I think DUI three times is particularly heinous. Maybe life in prison is excessive, but the third time you do it you are well aware that it is potentially lethal, and the punishment should be on the level of attempted manslaughter. If that gets you nailed with some three-strikes thing, I think your argument should be against the three-strikes aspect.

But my original point was to disagree that DUI is the same class of crime as drug use in general, since it's incredibly dangerous for the other members of the public.

[0] http://www.law.cornell.edu/uscode/text/18/1113



Well, you learn something new every day..

It is hard to disagree with you about the third-time DUI. I guess I am against "automatic" laws in general; it reeks of populism and "tough on crime" rhetoric, ignoring the human variables - see above article for examples. Trying to legislate judicial discretion out of the equation is, to me, a foolish idea.

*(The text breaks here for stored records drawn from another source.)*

===== config.mk =====
export PLATFORM = sky130hd
export DESIGN_NAME = muldiv_unit
export DESIGN_NICKNAME = d
export VERILOG_FILES = /design/src/rtl/muldiv_unit.sv
export SDC_FILE = /design/constraint.sdc
export NUM_CORES = 1
export LEC_CHECK = 0
export ABC_CLOCK_PERIOD_IN_PS = 15600
export CAP_MARGIN = 20
export CORE_UTILIZATION = 39
export CTS_BUF_LIST = sky130_fd_sc_hd__clkbuf_2
export CTS_CLUSTER_DIAMETER = 50
export DETAILED_ROUTE_END_ITERATION = 7
export PLACE_DENSITY = 0.55
export SYNTH_ARGS = -nofsm -noshare
export SYNTH_HDL_FRONTEND = slang
export SYNTH_SLANG_ARGS = --single-unit

===== constraint.sdc =====
create_clock -name clk -period 15.6 [get_ports clk]
set_input_delay 3.12 -clock clk [delete_from_list [all_inputs] [get_ports clk]]
set_output_delay 3.12 -clock clk [all_outputs]
set_load 0.02 [all_outputs]
**src/rtl/opb_register_bank_s2p.sv**
```systemverilog
// OPB slave register bank: snapshots a wide fabric word set on a strobe
// and exposes it with status/control over a single-cycle OPB handshake.
module opb_register_bank_s2p #(
  parameter logic [31:0] C_BASEADDR   = 32'h01001200,
  parameter logic [31:0] C_HIGHADDR   = 32'h010012FF,
  parameter int          C_NUM_REGS   = 4,
  parameter int          C_OPB_AWIDTH = 32,
  parameter int          C_OPB_DWIDTH = 32,
  parameter              C_FAMILY     = "virtex5"
) (
  input  logic                         OPB_Clk,
  input  logic                         OPB_Rst,
  input  logic [0:C_OPB_AWIDTH-1]      OPB_ABus,
  input  logic [0:C_OPB_DWIDTH/8-1]    OPB_BE,
  input  logic [0:C_OPB_DWIDTH-1]      OPB_DBus,
  input  logic                         OPB_RNW,
  input  logic                         OPB_select,
  input  logic                         OPB_seqAddr,
  output logic [0:C_OPB_DWIDTH-1]      Sl_DBus,
  output logic                         Sl_xferAck,
  output logic                         Sl_errAck,
  output logic                         Sl_retry,
  output logic                         Sl_toutSup,
  input  logic [C_NUM_REGS*32-1:0]     user_data_in,
  input  logic                         user_valid
);

  typedef enum logic {IDLE, ACK} state_t;

  state_t      state;
  state_t      state_nxt;
  logic        ack;

  logic [31:0] addr;
  logic [31:0] offset;
  logic [29:0] word;
  logic [31:0] wdat;
  logic [31:0] rd_val;
  logic [31:0] rd_data;

  logic        in_range;
  logic        hit;
  logic        ctrl_wr;
  logic        clr;
  logic        cap;

  logic [31:0] shadow [C_NUM_REGS];
  logic [15:0] seq_cnt;
  logic        new_data;
  logic        overflow;
  logic        freeze;

  assign addr     = {OPB_ABus[0:C_OPB_AWIDTH-3], 2'b00};
  assign in_range = (addr >= C_BASEADDR) && (addr <= C_HIGHADDR);
  assign hit      = (state == IDLE) && OPB_select && in_range;
  assign offset   = addr - C_BASEADDR;
  assign word     = offset[31:2];
  assign wdat     = OPB_DBus;

  assign ctrl_wr  = hit && !OPB_RNW &&
                    (word == 30'd1) &&
                    OPB_BE[C_OPB_DWIDTH/8-1];
  assign clr      = ctrl_wr && wdat[1];
  assign cap      = user_valid && !freeze;

  always_comb begin
    rd_val = '0;
    if (word == 30'd0)
      rd_val = {seq_cnt, 8'(C_NUM_REGS),
                6'd0, overflow, new_data};
    else if (word == 30'd1)
      rd_val = {31'd0, freeze};
    for (int k = 0; k < C_NUM_REGS; k++)
      if (word == 30'(k + 2))
        rd_val = shadow[k];
  end

  always_ff @(posedge OPB_Clk or posedge OPB_Rst) begin
    if (OPB_Rst) state <= IDLE;
    else         state <= state_nxt;
  end

  always_comb begin
    state_nxt = state;
    ack       = 1'b0;
    unique case (state)
      IDLE: if (hit) state_nxt = ACK;
      ACK: begin
        state_nxt = IDLE;
        ack       = 1'b1;
      end
    endcase
  end

  // A capture on the same edge as a clear wins; the clear
  // only suppresses the overflow the capture would raise.
  always_ff @(posedge OPB_Clk or posedge OPB_Rst) begin
    if (OPB_Rst) begin
      rd_data  <= '0;
      seq_cnt  <= '0;
      new_data <= 1'b0;
      overflow <= 1'b0;
      freeze   <= 1'b0;
      for (int k = 0; k < C_NUM_REGS; k++)
        shadow[k] <= '0;
    end else begin
      if (hit)
        rd_data <= OPB_RNW ? rd_val : '0;
      if (ctrl_wr)
        freeze <= wdat[0];
      if (cap) begin
        for (int k = 0; k < C_NUM_REGS; k++)
          shadow[k] <= user_data_in[32*k +: 32];
        seq_cnt  <= seq_cnt + 16'd1;
        new_data <= 1'b1;
        overflow <= !clr && (overflow || new_data);
      end else if (clr) begin
        new_data <= 1'b0;
        overflow <= 1'b0;
      end
    end
  end

  assign Sl_xferAck = ack;
  assign Sl_DBus    = ack ? rd_data : '0;
  assign Sl_errAck  = 1'b0;
  assign Sl_retry   = 1'b0;
  assign Sl_toutSup = 1'b0;

  logic unused_ok;
  assign unused_ok = ^{OPB_seqAddr,
                       OPB_ABus[C_OPB_AWIDTH-2:C_OPB_AWIDTH-1],
                       offset[1:0],
                       OPB_BE[0:C_OPB_DWIDTH/8-2],
                       wdat[31:2],
                       ($bits(C_FAMILY) > 0)};

endmodule

```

Couldn't agree more on the drug use issue. They should not even be in the same category of crime.

update: thanks for the link, it led me down an interesting path of "attempted manslaughter" reading. eg, from http://boards.straightdope.com/sdmb/showthread.php?t=645716

> in Virginia a few traffic offenses can be classified as attempted manslaughter. Such as, speeding well above what classifies as reckless driving or driving sufficiently intoxicated. I think the reasoning is that if one were to kill someone under those circumstances it would be manslaughter, and any reasonable person would know that excessive speeding or driving drunk carries a high risk of killing someone even though that person isn't exactly trying to kill anyone, therefore, even though they didn't kill someone, they still basically attempted to in being so careless. IOW, you really should be charged with manslaughter, you just were lucky enough to have no actually killed anyway

> I think different jurisdictions probably punish those actions similarly, they just may call it something other than attempted manslaughter, like maybe reckless endangerment or whatever.

Reckless endangerment - I admit that strikes me as a better term, although I now understand the reasoning behind "attempted manslaughter".